• DATA TO EXAMINE:
══════════════════════════════

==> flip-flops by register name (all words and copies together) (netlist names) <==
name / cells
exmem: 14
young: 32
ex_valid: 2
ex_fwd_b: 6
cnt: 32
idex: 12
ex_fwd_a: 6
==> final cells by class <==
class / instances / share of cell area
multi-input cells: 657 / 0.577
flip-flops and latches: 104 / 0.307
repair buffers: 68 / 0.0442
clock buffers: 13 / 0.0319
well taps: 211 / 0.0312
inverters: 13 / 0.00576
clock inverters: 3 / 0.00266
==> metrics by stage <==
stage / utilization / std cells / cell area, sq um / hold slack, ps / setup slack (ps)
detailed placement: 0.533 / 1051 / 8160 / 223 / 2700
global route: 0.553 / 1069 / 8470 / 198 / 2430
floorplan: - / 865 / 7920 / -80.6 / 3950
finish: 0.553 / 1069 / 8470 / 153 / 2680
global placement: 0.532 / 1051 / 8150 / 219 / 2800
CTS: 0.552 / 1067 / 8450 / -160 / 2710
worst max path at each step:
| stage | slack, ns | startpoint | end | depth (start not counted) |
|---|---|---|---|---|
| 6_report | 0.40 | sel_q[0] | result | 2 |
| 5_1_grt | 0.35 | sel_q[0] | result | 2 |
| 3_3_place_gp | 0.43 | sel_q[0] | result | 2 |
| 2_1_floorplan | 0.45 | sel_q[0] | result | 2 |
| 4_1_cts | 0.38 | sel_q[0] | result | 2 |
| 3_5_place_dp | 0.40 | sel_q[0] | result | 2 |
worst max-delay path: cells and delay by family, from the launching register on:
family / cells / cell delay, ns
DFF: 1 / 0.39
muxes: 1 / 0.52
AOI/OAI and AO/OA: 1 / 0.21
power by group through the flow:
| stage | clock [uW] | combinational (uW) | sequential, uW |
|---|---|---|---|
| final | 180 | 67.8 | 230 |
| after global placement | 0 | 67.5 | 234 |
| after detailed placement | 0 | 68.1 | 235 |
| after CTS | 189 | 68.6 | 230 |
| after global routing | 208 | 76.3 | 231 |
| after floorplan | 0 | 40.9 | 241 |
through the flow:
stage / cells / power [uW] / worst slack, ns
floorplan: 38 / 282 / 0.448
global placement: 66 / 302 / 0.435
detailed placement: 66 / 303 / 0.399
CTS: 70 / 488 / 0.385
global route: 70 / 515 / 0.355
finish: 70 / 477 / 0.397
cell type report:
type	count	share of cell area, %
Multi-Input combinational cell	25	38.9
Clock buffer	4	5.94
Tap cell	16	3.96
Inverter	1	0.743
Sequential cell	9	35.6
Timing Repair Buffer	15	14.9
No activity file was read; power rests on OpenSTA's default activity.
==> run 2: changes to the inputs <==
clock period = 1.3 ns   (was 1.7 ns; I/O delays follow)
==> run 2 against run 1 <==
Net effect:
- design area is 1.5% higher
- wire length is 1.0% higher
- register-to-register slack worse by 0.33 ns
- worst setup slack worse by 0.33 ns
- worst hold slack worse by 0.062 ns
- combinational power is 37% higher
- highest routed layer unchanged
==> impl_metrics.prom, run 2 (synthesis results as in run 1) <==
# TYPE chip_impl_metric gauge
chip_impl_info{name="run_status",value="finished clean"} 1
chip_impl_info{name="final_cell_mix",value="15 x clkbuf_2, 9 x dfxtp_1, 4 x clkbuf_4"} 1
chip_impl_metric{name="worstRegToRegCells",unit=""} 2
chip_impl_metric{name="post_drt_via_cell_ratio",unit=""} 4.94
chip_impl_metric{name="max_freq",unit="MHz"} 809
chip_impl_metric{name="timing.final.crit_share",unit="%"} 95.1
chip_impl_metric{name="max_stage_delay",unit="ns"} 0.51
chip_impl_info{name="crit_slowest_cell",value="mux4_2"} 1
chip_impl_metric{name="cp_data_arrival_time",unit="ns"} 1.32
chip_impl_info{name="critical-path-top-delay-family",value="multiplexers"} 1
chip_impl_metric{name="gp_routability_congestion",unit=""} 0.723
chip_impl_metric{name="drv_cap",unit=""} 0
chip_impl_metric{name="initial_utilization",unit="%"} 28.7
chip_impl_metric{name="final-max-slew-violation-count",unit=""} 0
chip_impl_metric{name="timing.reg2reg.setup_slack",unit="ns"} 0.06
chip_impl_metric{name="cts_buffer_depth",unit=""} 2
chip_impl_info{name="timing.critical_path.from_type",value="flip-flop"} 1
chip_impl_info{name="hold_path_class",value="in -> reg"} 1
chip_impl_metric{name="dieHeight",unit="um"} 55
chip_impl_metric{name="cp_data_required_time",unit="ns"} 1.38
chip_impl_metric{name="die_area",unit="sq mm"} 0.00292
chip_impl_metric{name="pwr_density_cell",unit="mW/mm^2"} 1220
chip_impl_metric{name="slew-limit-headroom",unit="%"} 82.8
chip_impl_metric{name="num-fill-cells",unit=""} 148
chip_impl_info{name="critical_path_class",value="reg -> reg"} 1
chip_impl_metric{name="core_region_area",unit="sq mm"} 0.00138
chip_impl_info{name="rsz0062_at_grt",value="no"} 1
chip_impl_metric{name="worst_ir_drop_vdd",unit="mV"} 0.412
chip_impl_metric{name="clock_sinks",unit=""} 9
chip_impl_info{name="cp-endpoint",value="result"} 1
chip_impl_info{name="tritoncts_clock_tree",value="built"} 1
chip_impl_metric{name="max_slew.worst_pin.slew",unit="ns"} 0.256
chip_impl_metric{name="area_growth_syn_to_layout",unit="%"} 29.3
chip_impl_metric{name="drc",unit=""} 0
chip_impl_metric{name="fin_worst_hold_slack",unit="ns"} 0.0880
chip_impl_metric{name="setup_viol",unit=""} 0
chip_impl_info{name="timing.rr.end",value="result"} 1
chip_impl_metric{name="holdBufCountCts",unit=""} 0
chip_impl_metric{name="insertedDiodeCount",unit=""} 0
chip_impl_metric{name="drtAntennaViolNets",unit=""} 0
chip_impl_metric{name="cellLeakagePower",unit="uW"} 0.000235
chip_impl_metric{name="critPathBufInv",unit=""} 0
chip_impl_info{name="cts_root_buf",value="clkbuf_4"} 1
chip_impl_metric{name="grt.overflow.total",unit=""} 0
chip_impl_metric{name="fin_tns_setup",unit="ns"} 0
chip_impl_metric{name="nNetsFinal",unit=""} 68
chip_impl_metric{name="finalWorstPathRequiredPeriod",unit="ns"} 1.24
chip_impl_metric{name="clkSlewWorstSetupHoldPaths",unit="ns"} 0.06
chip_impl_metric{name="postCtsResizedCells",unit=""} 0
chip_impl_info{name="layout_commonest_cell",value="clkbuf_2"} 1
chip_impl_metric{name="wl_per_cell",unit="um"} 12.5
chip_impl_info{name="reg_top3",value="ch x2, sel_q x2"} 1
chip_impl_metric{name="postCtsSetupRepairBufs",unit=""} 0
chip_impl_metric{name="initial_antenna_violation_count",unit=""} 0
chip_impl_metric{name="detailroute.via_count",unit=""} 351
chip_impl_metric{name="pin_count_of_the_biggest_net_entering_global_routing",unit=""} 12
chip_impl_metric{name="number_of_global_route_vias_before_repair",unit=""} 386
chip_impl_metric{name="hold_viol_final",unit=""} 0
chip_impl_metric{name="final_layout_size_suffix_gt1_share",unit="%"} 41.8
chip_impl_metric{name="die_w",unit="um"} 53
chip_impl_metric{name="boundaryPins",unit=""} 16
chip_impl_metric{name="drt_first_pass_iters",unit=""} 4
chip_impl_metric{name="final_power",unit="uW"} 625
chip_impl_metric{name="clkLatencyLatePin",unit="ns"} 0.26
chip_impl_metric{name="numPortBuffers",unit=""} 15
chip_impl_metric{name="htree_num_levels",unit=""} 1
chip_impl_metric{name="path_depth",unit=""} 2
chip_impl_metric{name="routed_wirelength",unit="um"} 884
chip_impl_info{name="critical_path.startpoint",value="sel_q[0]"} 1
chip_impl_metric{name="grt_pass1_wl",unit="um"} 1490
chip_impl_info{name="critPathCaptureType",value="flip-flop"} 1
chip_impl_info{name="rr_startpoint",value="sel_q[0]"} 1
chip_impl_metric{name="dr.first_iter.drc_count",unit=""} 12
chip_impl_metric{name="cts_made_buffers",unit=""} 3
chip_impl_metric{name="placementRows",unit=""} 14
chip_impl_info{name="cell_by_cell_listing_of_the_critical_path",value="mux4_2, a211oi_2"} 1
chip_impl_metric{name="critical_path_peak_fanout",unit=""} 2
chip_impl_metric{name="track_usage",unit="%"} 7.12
`src/rtl/axi_memtest_master.sv`:
```
// AXI4 memory test master: writes a seed-XOR-index pattern over NUM_BURSTS bursts,
// reads it back, and reports mismatches (data or rlast position) with the first failing address.
module axi_memtest_master #(
    parameter int unsigned ADDR_WIDTH = 26,
    parameter int unsigned DATA_WIDTH = 16,
    parameter logic [7:0]  BURST_LEN  = 8'd63,
    parameter logic [15:0] NUM_BURSTS = 16'd16
) (
    input  logic                  clk,
    input  logic                  rstn_async,
    input  logic                  start,
    input  logic [ADDR_WIDTH-1:0] base_addr,
    input  logic [DATA_WIDTH-1:0] seed,
    output logic                  busy,
    output logic                  done,
    output logic                  pass,
    output logic [15:0]           err_count,
    output logic [ADDR_WIDTH-1:0] first_err_addr,
    output logic                  awvalid,
    input  logic                  awready,
    output logic [ADDR_WIDTH-1:0] awaddr,
    output logic [7:0]            awlen,
    output logic                  wvalid,
    input  logic                  wready,
    output logic                  wlast,
    output logic [DATA_WIDTH-1:0] wdata,
    input  logic                  bvalid,
    output logic                  bready,
    output logic                  arvalid,
    input  logic                  arready,
    output logic [ADDR_WIDTH-1:0] araddr,
    output logic [7:0]            arlen,
    input  logic                  rvalid,
    output logic                  rready,
    input  logic                  rlast,
    input  logic [DATA_WIDTH-1:0] rdata
);
    localparam int unsigned           BYTES       = DATA_WIDTH / 8;
    localparam int unsigned           BEATS       = int'(BURST_LEN) + 1;
    localparam logic [ADDR_WIDTH-1:0] BURST_BYTES = ADDR_WIDTH'(BEATS * BYTES);
    localparam logic [DATA_WIDTH-1:0] BEATS_D     = DATA_WIDTH'(BEATS);
    localparam logic [15:0]           LAST_BURST  = NUM_BURSTS - 16'd1;

    typedef enum logic [2:0] {S_IDLE, S_AW, S_W, S_B, S_AR, S_R, S_DONE} state_t;

    logic [1:0] rst_sync_q;
    logic       rst_n;
    state_t     state_q, state_d;

    logic [ADDR_WIDTH-1:0] base_q, addr_q, first_err_q;
    logic [DATA_WIDTH-1:0] seed_q, wdata_q, gbase_q;
    logic [7:0]            beat_q;
    logic [15:0]           burst_q, err_q;

    logic                  last_beat, last_burst, start_ok, rd_fire, rd_end, beat_bad;
    logic [DATA_WIDTH-1:0] exp_data;

    // Reset asserts immediately, releases two clocks after rstn_async rises.
    always_ff @(posedge clk or negedge rstn_async) begin
        if (!rstn_async) rst_sync_q <= 2'b00;
        else             rst_sync_q <= {rst_sync_q[0], 1'b1};
    end
    assign rst_n = rst_sync_q[1];

    assign last_beat  = (beat_q == BURST_LEN);
    assign last_burst = (burst_q == LAST_BURST);
    assign start_ok   = start && (state_q == S_IDLE || state_q == S_DONE);
    assign exp_data   = seed_q ^ (gbase_q + DATA_WIDTH'(beat_q));
    assign rd_fire    = (state_q == S_R) && rvalid;
    assign rd_end     = rd_fire && (rlast || last_beat);
    assign beat_bad   = rd_fire && ((rdata != exp_data) || (rlast != last_beat));

    always_ff @(posedge clk or negedge rst_n) begin
        if (!rst_n) state_q <= S_IDLE;
        else        state_q <= state_d;
    end

    always_comb begin
        state_d = state_q;
        case (state_q)
            S_IDLE, S_DONE: if (start) state_d = S_AW;
            S_AW:           if (awready) state_d = S_W;
            S_W:            if (wready && last_beat) state_d = S_B;
            S_B:            if (bvalid) state_d = last_burst ? S_AR : S_AW;
            S_AR:           if (arready) state_d = S_R;
            S_R:            if (rd_end) state_d = last_burst ? S_DONE : S_AR;
            default:        state_d = S_IDLE;
        endcase
    end

    always_ff @(posedge clk or negedge rst_n) begin
        if (!rst_n) begin
            base_q      <= '0;
            addr_q      <= '0;
            first_err_q <= '0;
            seed_q      <= '0;
            wdata_q     <= '0;
            gbase_q     <= '0;
            beat_q      <= '0;
            burst_q     <= '0;
            err_q       <= '0;
        end else if (start_ok) begin
            base_q      <= base_addr;
            addr_q      <= base_addr;
            seed_q      <= seed;
            wdata_q     <= seed;
            gbase_q     <= '0;
            beat_q      <= '0;
            burst_q     <= '0;
            err_q       <= '0;
            first_err_q <= '0;
        end else begin
            case (state_q)
                S_W: if (wready) begin
                    if (last_beat) begin
                        beat_q <= '0;
                    end else begin
                        beat_q  <= beat_q + 8'd1;
                        wdata_q <= seed_q ^ (gbase_q + DATA_WIDTH'(beat_q) + DATA_WIDTH'(1));
                    end
                end
                // Burst bookkeeping advances on the write response; rewinds for the read pass.
                S_B: if (bvalid) begin
                    if (last_burst) begin
                        burst_q <= '0;
                        addr_q  <= base_q;
                        gbase_q <= '0;
                        wdata_q <= seed_q;
                    end else begin
                        burst_q <= burst_q + 16'd1;
                        addr_q  <= addr_q + BURST_BYTES;
                        gbase_q <= gbase_q + BEATS_D;
                        wdata_q <= seed_q ^ (gbase_q + BEATS_D);
                    end
                end
                S_R: if (rvalid) begin
                    if (beat_bad) begin
                        if (err_q != 16'hFFFF) err_q <= err_q + 16'd1;
                        if (err_q == 16'd0)
                            first_err_q <= addr_q + ADDR_WIDTH'(32'(beat_q) * BYTES);
                    end
                    if (rd_end) begin
                        beat_q <= '0;
                        if (!last_burst) begin
                            burst_q <= burst_q + 16'd1;
                            addr_q  <= addr_q + BURST_BYTES;
                            gbase_q <= gbase_q + BEATS_D;
                        end
                    end else begin
                        beat_q <= beat_q + 8'd1;
                    end
                end
                default: ;
            endcase
        end
    end

    // Valid/ready strobes decode the state alone; data and addresses come from registers.
    assign awvalid        = (state_q == S_AW);
    assign wvalid         = (state_q == S_W);
    assign wlast          = (state_q == S_W) && last_beat;
    assign bready         = (state_q == S_B);
    assign arvalid        = (state_q == S_AR);
    assign rready         = (state_q == S_R);
    assign awaddr         = addr_q;
    assign araddr         = addr_q;
    assign awlen          = BURST_LEN;
    assign arlen          = BURST_LEN;
    assign wdata          = wdata_q;
    assign busy           = (state_q != S_IDLE) && (state_q != S_DONE);
    assign done           = (state_q == S_DONE);
    assign pass           = done && (err_q == 16'd0);
    assign err_count      = err_q;
    assign first_err_addr = first_err_q;
endmodule

```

══════════════════════════════

• HOW TO COMPLETE THIS TASK:
Repeat the material word for word from its opening line up to and including the line containing "not counted) |".

• YOUR SOLUTION:
==> flip-flops by register name (all words and copies together) (netlist names) <==
name / cells
exmem: 14
young: 32
ex_valid: 2
ex_fwd_b: 6
cnt: 32
idex: 12
ex_fwd_a: 6
==> final cells by class <==
class / instances / share of cell area
multi-input cells: 657 / 0.577
flip-flops and latches: 104 / 0.307
repair buffers: 68 / 0.0442
clock buffers: 13 / 0.0319
well taps: 211 / 0.0312
inverters: 13 / 0.00576
clock inverters: 3 / 0.00266
==> metrics by stage <==
stage / utilization / std cells / cell area, sq um / hold slack, ps / setup slack (ps)
detailed placement: 0.533 / 1051 / 8160 / 223 / 2700
global route: 0.553 / 1069 / 8470 / 198 / 2430
floorplan: - / 865 / 7920 / -80.6 / 3950
finish: 0.553 / 1069 / 8470 / 153 / 2680
global placement: 0.532 / 1051 / 8150 / 219 / 2800
CTS: 0.552 / 1067 / 8450 / -160 / 2710
worst max path at each step:
| stage | slack, ns | startpoint | end | depth (start not counted) |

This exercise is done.